WHAT IS NEEDED
Could you show all lines in the entries below that contain the string "repair"?

Stored data entries
[src/rtl/yutorina_rst_seq.sv]
// DCM reset / lock sequencer: pulses DCM reset, qualifies LOCKED, then releases chip reset.
// Latency: LOCKED is seen 2 cycles after it changes (2-flop synchroniser); all outputs are registered.
// No flow control: free-running FSM, retries a bounded number of times, then latches lock_err.
module yutorina_rst_seq #(
  parameter int DCM_RST_CYCLES = 4,
  parameter int LOCK_TIMEOUT   = 1024,
  parameter int STABLE_CYCLES  = 16,
  parameter int MAX_RETRY      = 3,
  parameter int CNT_W          = 16
) (
  input  logic       clk,
  input  logic       reset,
  input  logic       locked,
  output logic       dcm_rst,
  output logic       chip_rst,
  output logic       lock_err,
  output logic [1:0] retry_cnt,
  output logic [2:0] state
);

  localparam logic [2:0] S_DCM_RST   = 3'd0;
  localparam logic [2:0] S_WAIT_LOCK = 3'd1;
  localparam logic [2:0] S_STABLE    = 3'd2;
  localparam logic [2:0] S_RUN       = 3'd3;
  localparam logic [2:0] S_FAIL      = 3'd4;

  localparam logic [CNT_W-1:0] DCM_LAST     = CNT_W'(DCM_RST_CYCLES - 1);
  localparam logic [CNT_W-1:0] TIMEOUT_LAST = CNT_W'(LOCK_TIMEOUT - 1);
  localparam logic [CNT_W-1:0] STABLE_LAST  = CNT_W'(STABLE_CYCLES - 1);

  logic             sync1;
  logic             locked_s;
  logic [CNT_W-1:0] cnt;
  logic [CNT_W-1:0] cnt_nxt;
  logic [2:0]       state_nxt;
  logic [1:0]       retry_nxt;

  // Two-flop synchroniser for the DCM LOCKED output (asynchronous to clk).
  always_ff @(posedge clk or posedge reset) begin
    if (reset) begin
      sync1    <= 1'b0;
      locked_s <= 1'b0;
    end else begin
      sync1    <= locked;
      locked_s <= sync1;
    end
  end

  // Next-state, counter and retry bookkeeping for the lock sequence.
  always_comb begin
    state_nxt = state;
    cnt_nxt   = cnt;
    retry_nxt = retry_cnt;
    case (state)
      S_DCM_RST: begin
        if (cnt == DCM_LAST) begin
          state_nxt = S_WAIT_LOCK;
          cnt_nxt   = '0;
        end else begin
          cnt_nxt = cnt + 1'b1;
        end
      end
      S_WAIT_LOCK: begin
        // A lock seen on the timeout cycle still wins.
        if (locked_s) begin
          state_nxt = S_STABLE;
          cnt_nxt   = '0;
        end else if (cnt == TIMEOUT_LAST) begin
          cnt_nxt = '0;
          if (32'(retry_cnt) < MAX_RETRY) begin
            retry_nxt = retry_cnt + 2'd1;
            state_nxt = S_DCM_RST;
          end else begin
            state_nxt = S_FAIL;
          end
        end else begin
          cnt_nxt = cnt + 1'b1;
        end
      end
      S_STABLE: begin
        // Any captured drop restarts qualification with a fresh timeout.
        if (!locked_s) begin
          state_nxt = S_WAIT_LOCK;
          cnt_nxt   = '0;
        end else if (cnt == STABLE_LAST) begin
          state_nxt = S_RUN;
          cnt_nxt   = '0;
          retry_nxt = 2'd0;
        end else begin
          cnt_nxt = cnt + 1'b1;
        end
      end
      S_RUN: begin
        if (!locked_s) begin
          state_nxt = S_DCM_RST;
          cnt_nxt   = '0;
        end
      end
      S_FAIL: begin
        // Terminal until reset; LOCKED is ignored here.
        state_nxt = S_FAIL;
      end
      default: begin
        state_nxt = S_DCM_RST;
        cnt_nxt   = '0;
      end
    endcase
  end

  // State and registered outputs; outputs are decoded from the next state so they move with state.
  always_ff @(posedge clk or posedge reset) begin
    if (reset) begin
      state     <= S_DCM_RST;
      cnt       <= '0;
      retry_cnt <= 2'd0;
      dcm_rst   <= 1'b1;
      chip_rst  <= 1'b1;
      lock_err  <= 1'b0;
    end else begin
      state     <= state_nxt;
      cnt       <= cnt_nxt;
      retry_cnt <= retry_nxt;
      dcm_rst   <= (state_nxt == S_DCM_RST);
      chip_rst  <= (state_nxt != S_RUN);
      lock_err  <= (state_nxt == S_FAIL);
    end
  end

endmodule
[config.mk]
export PLATFORM = sky130hd
export DESIGN_NAME = yutorina_rst_seq
export DESIGN_NICKNAME = d
export VERILOG_FILES = /design/src/rtl/yutorina_rst_seq.sv
export SDC_FILE = /design/constraint.sdc
export NUM_CORES = 1
export LEC_CHECK = 0
export BUFFER_PORTS_ARGS = -buffer_cell sky130_fd_sc_hd__buf_2
export CORE_MARGIN = 4
export CORE_UTILIZATION = 52
export DETAILED_ROUTE_END_ITERATION = 8
export PLACE_DENSITY = 0.73
export SETUP_SLACK_MARGIN = 0.05
export SLEW_MARGIN = 10
export SYNTH_ARGS = -nofsm -noshare
export SYNTH_HDL_FRONTEND = slang
export SYNTH_SLANG_ARGS = --single-unit
[constraint.sdc]
create_clock -name clk -period 1.8 [get_ports clk]
set_input_delay 0.18 -clock clk [delete_from_list [all_inputs] [get_ports clk]]
set_output_delay 0.18 -clock clk [all_outputs]
set_load 0.05 [all_outputs]
Word-level counts from Yosys, hierarchy flattened
Cells that the tools add are included.

storage, ports and cells
  bits in registers = 26
  latch bits = 0
  memory bits (writable) = 0
  ROM bits = 0
  bits of input ports = 3
  output and inout bits = 8
  logic and storage cells = 53
  memories kept = 0

operators by class
  add/subtract/negate cells = 2
  multipliers = 0
  div/mod/pow operators = 0
  magnitude comparators = 1
  eq/ne operators = 15
  shifts and indexed selects = 0
  muxes and demuxes = 21
  bitwise operators = 1
  reductions and logical operators = 5

operator list
  kind                     count
  $mux W16                 6
  $pmux W16 S5             1
  $mux W3                  7
  $add A16 B1 Y16 const B  1
  $eq A16 B10 Y1 const B   1
  $eq A16 B2 Y1 const B    1
  $eq A16 B4 Y1 const B    1
  $pmux W3 S5              1
  $ne A2 B2 Y1 const B     6
  $mux W2                  5
  $eq A3 B2 Y1 const B     2
  $eq A3 B3 Y1 const B     2
  $logic_not A3 Y1         2
  $reduce_and A6 Y1        1
  $pmux W2 S2              1
  $eq A3 B1 Y1 const B     1
  $ne A3 B2 Y1 const B     1
  $add A2 B1 Y2 const B    1
  $lt A2 B2 Y1 const B     1
  $reduce_and A2 Y1        1
  $reduce_bool A2 Y1       1
  $not A1 Y1               1

Depth between registers and ports, before layout
  word-level depth = 6
  depth in mapped cells = 6
  depth with buffers taken out = 6

Worst setup path before layout
No wires, ideal clock.

  path kind = register to register
  start point = reg state[2]
  end point = reg cnt[10]
  library setup time = 0.137 ns
  data arrival time = 1.899 ns
  data required time = 1.663 ns
  path slack = -0.237 ns
  cell stages (with the launch flop) = 6
  buffers on the path = 1
  period minus slack after synthesis = 2.037 ns
  path through = dfrtp_1 and4b_2 or2_2 clkbuf_1 nor3_2 nor2_1

between the ends
  cells in the longest elaborated chain, start to end = 3
  elaborated cells on any way between the ends = 9
  classes of those cells = eq/ne: 5; mux: 1; bitwise: 1; reduce/logical: 2

ends and longest elaborated chain
  what                                                                line  text
  start, declared                                                     18    output logic [2:0] state
  start signal, assigned                                              120   state <= state_nxt;
  $eq A3 B2 Y1 / $eq A3 B3 Y1 (equally long branches)                 54    case (state)
  $ne A2 B2 Y1 (no source line) / $not A1 Y1 (equally long branches)  n/a
  $reduce_and A2 Y1 (no source line)                                  n/a
  end signal, assigned                                                121   cnt <= cnt_nxt;
  end, declared                                                       33    logic [CNT_W-1:0] cnt;

Parallel ways exist; a longest one is shown, timed or not.
A chain may end at the register's enable or synchronous reset.

Worst setup path in the final report
  start point = reg cnt[12]
  end point = reg dcm_rst

between the ends
  cells in the longest elaborated chain, start to end = 5
  elaborated cells on any way between the ends = 10
  classes of those cells = eq/ne: 3; mux: 6; reduce/logical: 1

ends and longest elaborated chain
  what                                                    line    text
  $eq A16 B4 Y1 / $eq A16 B10 Y1 (equally long branches)  85, 68
  $mux W3, on equally long branches                       85, 68
  $mux W3, on equally long branches                       82, 65
  $pmux W3 S5 *                                           54
  net state_nxt[0]                                        35      logic [2:0] state_nxt;
  $logic_not A3 Y1 *                                      123     dcm_rst <= (state_nxt == S_DCM_RST);
  end signal, assigned                                    123
  end, declared                                           14      output logic dcm_rst,

The timed path passes the listed nets; every way through them passes the cells marked *.

==> reports/metrics.cfg <==
[run_status]
status = finished, violations left
violations = setup timing

[worst_setup_path]
critPathSlowestCell = or4_4
setup.worst_path.start = cnt[12]
r2r-start = cnt[12]
worstPathRequired_ns = 2.05
worstPathMaxFanout = 3
worst_path_largest_cell_delay_ns = 0.53
critPathTopFamily = simple AND/OR/NAND/NOR gates
cp.buffers_inverters = 0
crit_chain = nor4_4, and3_4, a21boi_4, or4_4, nor3_2
crit_arrival_ns = 2.10
startpoint_type = register
crit_type = reg2reg
end_kind = register

[placement]
place_congestion = 0.888
placed_cell_area_um2 = 1590
place_hpwl_mm = 2.17
io_buffers = 10

[global_routing]
grt_pass1_wl_mm = 5.21
grt_usage_pct = 19.3
grt_pass1_vias = 1203
antenna_found_initial = 0
overflow = 0
grt_max_degree = 27

[pwr]
powerDensity_nw_per_um2 = 1170
ir_drop_uv = 918
leakagePower_uw = 0.000818

[clock_network]
cts_root_buffer = clkbuf_4
cts.sinks = 26
htreeDepth = 1
cts_tree = done
worstSkewPairLatency_ns = 0.32
cts_made_buffers = 3
cts.path.max_buffers = 2
cts.reportedPaths.clkPinSlew_ns = 0.13

[detailed_routing]
first_iter_violations = 50
dr.pass1.iters = 4
routed_wl_mm = 3.05
wl_per_cell_um = 15.0
drc = 0
ant_nets = 0
num_vias = 1175
vias_per_cell = 5.79

[synth]
ys_ff_latch = 26
ys_warn_count = 0
synth-async-reset-ratio_pct = 100
synth_ff_type = dfrtp_1
syn_avg_cell_area_um2 = 9.94
yosysUniqueCellTypes = 42
synth_nets = 147
synth_edf_count = 0
syn_area_um2 = 1410
syn_inst = 142
seq_area_frac_synth_pct = 46.3

[timing]
clock.fmax_ghz = 0.542
slew_headroom_pct = 67.9
drv_slew = 0
setup_viol = 2
fin_skew_ns = 0.00640
layout_setup_ws_ns = -0.0463
worstMarginPinSlew_ns = 0.480
period_minus_slack_ns = 1.85
rsz0062_at_grt = yes
period_share_pct = 103
finalHoldViolCount = 0
whs_ns = 0.366

[floorplan]
core.rowCount = 18
die_area_um2 = 3610
core_um2 = 2520
io_pins = 11
die_height_um = 60.1
die_x_um = 60.1
start_util_pct = 56.0

[final_layout]
final_cell_mix = nor2_1, dfrtp_1, buf_4, nand2_1, buf_2
drive_above_1_share_pct = 37.6
area_growth_pct = 22.9
final_core_util_pct = 68.8
diodes = 0
final_area_um2 = 1730
finalNetCount = 179

[flow_run]
maxCapViolations = 0

[min_path]
hold_path.class = reg2reg
hp-start = sync1

==> synthesized netlist by cell type (all sizes together) (2+ instances only) <==
| master | n | area share (%) |
|---|---|---|
| a21boi | 2 | 1.9 |
| nor3b | 4 | 2.1 |
| mux2 | 2 | 1.6 |
| inv | 4 | 1.1 |
| nand3 | 8 | 3.2 |
| nand2 | 11 | 3.5 |
| dfstp | 2 | 3.7 |
| nor4 | 5 | 3.3 |
| ha | 2 | 1.8 |
| nand2b | 2 | 0.89 |
| a21oi | 2 | 0.71 |
| and2b | 2 | 1.2 |
| dfrtp | 24 | 43 |
| o22ai | 4 | 1.8 |
| o21ai | 5 | 1.8 |
| nor3 | 8 | 4.3 |
| nand4 | 5 | 2.2 |
| xor2 | 8 | 5.0 |
| nor2b | 2 | 0.89 |
| nor2 | 20 | 5.3 |
| and2 | 2 | 0.89 |
| and3 | 5 | 2.6 |
| or2 | 2 | 0.89 |
==> cell type report <==
cell class	instances	area (µm²)
fill	180	788
multi-input combinational	110	785
sequential	26	659
timing repair buffer	29	201
tap	30	37.5
clock buffer	4	36.3
inverter	4	15.0
==> worst register-to-register path: stages (launching register included) <==
cell and delay, ns:
dfrtp_1 0.43, nor4_4 0.32, and3_4 0.25, a21boi_4 0.06, or4_4 0.53, nor3_2 0.19
==> flip-flops by register name, indices dropped and copies added, names as in the netlist <==
| name | cells |
|---|---|
| state | 3 |
| locked_s | 1 |
| sync1 | 1 |
| retry_cnt | 2 |
| lock_err | 1 |
| dcm_rst | 1 |
| chip_rst | 1 |
| cnt | 16 |
==> logic make-up after synthesis <==
| kind of cell | Yosys count | share of synthesized area, % |
|---|---|---|
| flip-flops | 26 | 46.3 |
| AO/OA/AOI/OAI | 15 | 7.27 |
| adder cells (fa/ha/maj) | 2 | 1.77 |
| XOR/XNOR | 9 | 5.59 |
| buffers and inverters | 6 | 2.13 |
| multiplexers | 2 | 1.60 |
| AND/OR/NAND/NOR | 82 | 35.4 |
==> final timing paths <==
check	end	slack [ns]	cells after the start
hold / removal	locked_s	0.37	0
max in group asynchronous	chip_rst	1.06	4
min in group asynchronous	cnt[8]	0.44	4
setup reg to reg	dcm_rst	-0.05	5
hold reg to reg	locked_s	0.37	0
setup / recovery	dcm_rst	-0.05	5
==> report_power, final <==
part	switching (µW)	internal [µW]	total (µW)
logic	537	384	921
registers	113	691	805
clock network	171	124	295
total	822	1200	2020
==> per-layer routing <==
metal	GRT usage (%)	share of wire, %
met5	0	0
met4	8.23	0.98
met3	1.94	2.2
met2	32.7	49
met1	24.7	47
==> what timing repair did <==
action	in CTS	in global routing
pin swaps	3	5
gates resized for setup	3	8
hold endpoints to repair	25	0
setup buffers	5	3
setup endpoints to repair	15	21
hold buffers	2	0
==> stage by stage <==
step,TNS (ns),std cells,total power (µW),setup slack [ns]
CTS,-0.177,200,1990,-0.0583
floorplan,0,142,1410,0.0109
detailed placement,-0.248,189,1620,-0.0458
global placement,-0.0164,189,1590,-0.00997
finish,-0.0466,203,2020,-0.0463
global route,-1.47,203,2140,-0.112
No activity file was read; power rests on OpenSTA's default activity.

PROBLEM SOLUTION
timing repair buffer	29	201
==> what timing repair did <==
hold endpoints to repair	25	0
setup endpoints to repair	15	21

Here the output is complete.